[SUPPLIED INFORMATION — start]

--- src/rtl/mio_bus_bridge.sv ---
// Memory/IO bus bridge: decodes CPU bus requests to data RAM or IO port.
// Optional IO timeout with bus_err is built when MIO_BUS_ERR_EN is defined.
module mio_bus_bridge #(
    parameter int          RAM_LAT    = 1,
    parameter logic [3:0]  IO_NIB     = 4'hE,
    parameter int          IO_TIMEOUT = 16
) (
    input  logic        clk,
    input  logic        reset,
    input  logic        cpu_mio,
    input  logic        mem_w,
    input  logic [2:0]  ram_ctrl,
    input  logic [31:0] addr,
    input  logic [31:0] wdata,
    output logic [31:0] rdata,
    output logic        mio_ready,
    output logic        misalign,
    output logic        bus_err,
    output logic [29:0] ram_addr,
    output logic [31:0] ram_din,
    output logic [3:0]  ram_we,
    input  logic [31:0] ram_dout,
    output logic [31:0] io_addr,
    output logic [31:0] io_wdata,
    output logic [3:0]  io_be,
    output logic        io_we,
    output logic        io_rd,
    input  logic [31:0] io_rdata,
    input  logic        io_ack
);

    typedef enum logic [1:0] {IDLE, RAM_WAIT, IO_WAIT, DONE} state_t;

    state_t      state;
    logic [31:0] addr_q;
    logic [31:0] data_q;
    logic [3:0]  be_q;
    logic        we_q;
    logic [2:0]  ctrl_q;
    logic [7:0]  lat_cnt;

    logic [3:0]  be_n;
    logic [31:0] data_n;
    logic        mis_n;

    assign ram_addr = addr_q[31:2];
    assign ram_din  = data_q;
    assign io_addr  = addr_q;
    assign io_wdata = data_q;
    assign io_be    = be_q;

    always_comb begin
        be_n   = 4'b1111;
        data_n = wdata;
        mis_n  = 1'b0;
        if (ram_ctrl[1]) begin
            mis_n = (addr[1:0] != 2'b00);
        end else if (ram_ctrl[0]) begin
            be_n   = 4'b0011 << {addr[1], 1'b0};
            data_n = {2{wdata[15:0]}};
            mis_n  = addr[0];
        end else begin
            be_n   = 4'b0001 << addr[1:0];
            data_n = {4{wdata[7:0]}};
        end
    end

    // Pick the addressed lane and extend it to 32 bits
    function automatic logic [31:0] load_ext(
        input logic [31:0] d,
        input logic [2:0]  c,
        input logic [1:0]  o
    );
        logic [31:0] b;
        logic [31:0] h;
        b = d >> {o, 3'b000};
        h = d >> {o[1], 4'b0000};
        if (c[1])
            load_ext = d;
        else if (c[0])
            load_ext = c[2] ? {16'h0, h[15:0]} : {{16{h[15]}}, h[15:0]};
        else
            load_ext = c[2] ? {24'h0, b[7:0]} : {{24{b[7]}}, b[7:0]};
    endfunction

`ifdef MIO_BUS_ERR_EN
    logic [15:0] to_cnt;
    logic        err_q;
    assign bus_err = err_q;
`else
    assign bus_err = 1'b0;
`endif

    always_ff @(posedge clk) begin
        if (reset) begin
            state     <= IDLE;
            addr_q    <= '0;
            data_q    <= '0;
            be_q      <= '0;
            we_q      <= 1'b0;
            ctrl_q    <= '0;
            lat_cnt   <= '0;
            rdata     <= '0;
            mio_ready <= 1'b0;
            misalign  <= 1'b0;
            ram_we    <= '0;
            io_we     <= 1'b0;
            io_rd     <= 1'b0;
`ifdef MIO_BUS_ERR_EN
            to_cnt    <= '0;
            err_q     <= 1'b0;
`endif
        end else begin
            mio_ready <= 1'b0;
            misalign  <= 1'b0;
            ram_we    <= '0;
`ifdef MIO_BUS_ERR_EN
            err_q     <= 1'b0;
`endif
            unique case (state)
                IDLE: begin
                    if (cpu_mio) begin
                        addr_q <= addr;
                        data_q <= data_n;
                        be_q   <= be_n;
                        we_q   <= mem_w;
                        ctrl_q <= ram_ctrl;
                        if (mis_n) begin
                            state     <= DONE;
                            mio_ready <= 1'b1;
                            misalign  <= 1'b1;
                            rdata     <= '0;
                        end else if (addr[31:28] >= IO_NIB) begin
                            state <= IO_WAIT;
                            io_we <= mem_w;
                            io_rd <= ~mem_w;
`ifdef MIO_BUS_ERR_EN
                            to_cnt <= '0;
`endif
                        end else begin
                            state   <= RAM_WAIT;
                            ram_we  <= mem_w ? be_n : 4'b0000;
                            lat_cnt <= '0;
                        end
                    end
                end
                RAM_WAIT: begin
                    if (lat_cnt == 8'(RAM_LAT - 1)) begin
                        state     <= DONE;
                        mio_ready <= 1'b1;
                        if (!we_q)
                            rdata <= load_ext(ram_dout, ctrl_q, addr_q[1:0]);
                    end else begin
                        lat_cnt <= lat_cnt + 8'd1;
                    end
                end
                IO_WAIT: begin
                    if (io_ack) begin
                        state     <= DONE;
                        mio_ready <= 1'b1;
                        io_we     <= 1'b0;
                        io_rd     <= 1'b0;
                        if (!we_q)
                            rdata <= load_ext(io_rdata, ctrl_q, addr_q[1:0]);
                    end
`ifdef MIO_BUS_ERR_EN
                    else if (to_cnt == 16'(IO_TIMEOUT - 1)) begin
                        state     <= DONE;
                        mio_ready <= 1'b1;
                        err_q     <= 1'b1;
                        io_we     <= 1'b0;
                        io_rd     <= 1'b0;
                        if (!we_q)
                            rdata <= 32'hDEAD_BEEF;
                    end else begin
                        to_cnt <= to_cnt + 16'd1;
                    end
`endif
                end
                DONE: state <= IDLE;
                default: state <= IDLE;
            endcase
        end
    end

endmodule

[SUPPLIED INFORMATION — finish]

Look above for the line with "if (reset) begin" and the line with "IDLE: begin"; transcribe both and all lines in between, exactly, and nothing else.

        if (reset) begin
            state     <= IDLE;
            addr_q    <= '0;
            data_q    <= '0;
            be_q      <= '0;
            we_q      <= 1'b0;
            ctrl_q    <= '0;
            lat_cnt   <= '0;
            rdata     <= '0;
            mio_ready <= 1'b0;
            misalign  <= 1'b0;
            ram_we    <= '0;
            io_we     <= 1'b0;
            io_rd     <= 1'b0;
`ifdef MIO_BUS_ERR_EN
            to_cnt    <= '0;
            err_q     <= 1'b0;
`endif
        end else begin
            mio_ready <= 1'b0;
            misalign  <= 1'b0;
            ram_we    <= '0;
`ifdef MIO_BUS_ERR_EN
            err_q     <= 1'b0;
`endif
            unique case (state)
                IDLE: begin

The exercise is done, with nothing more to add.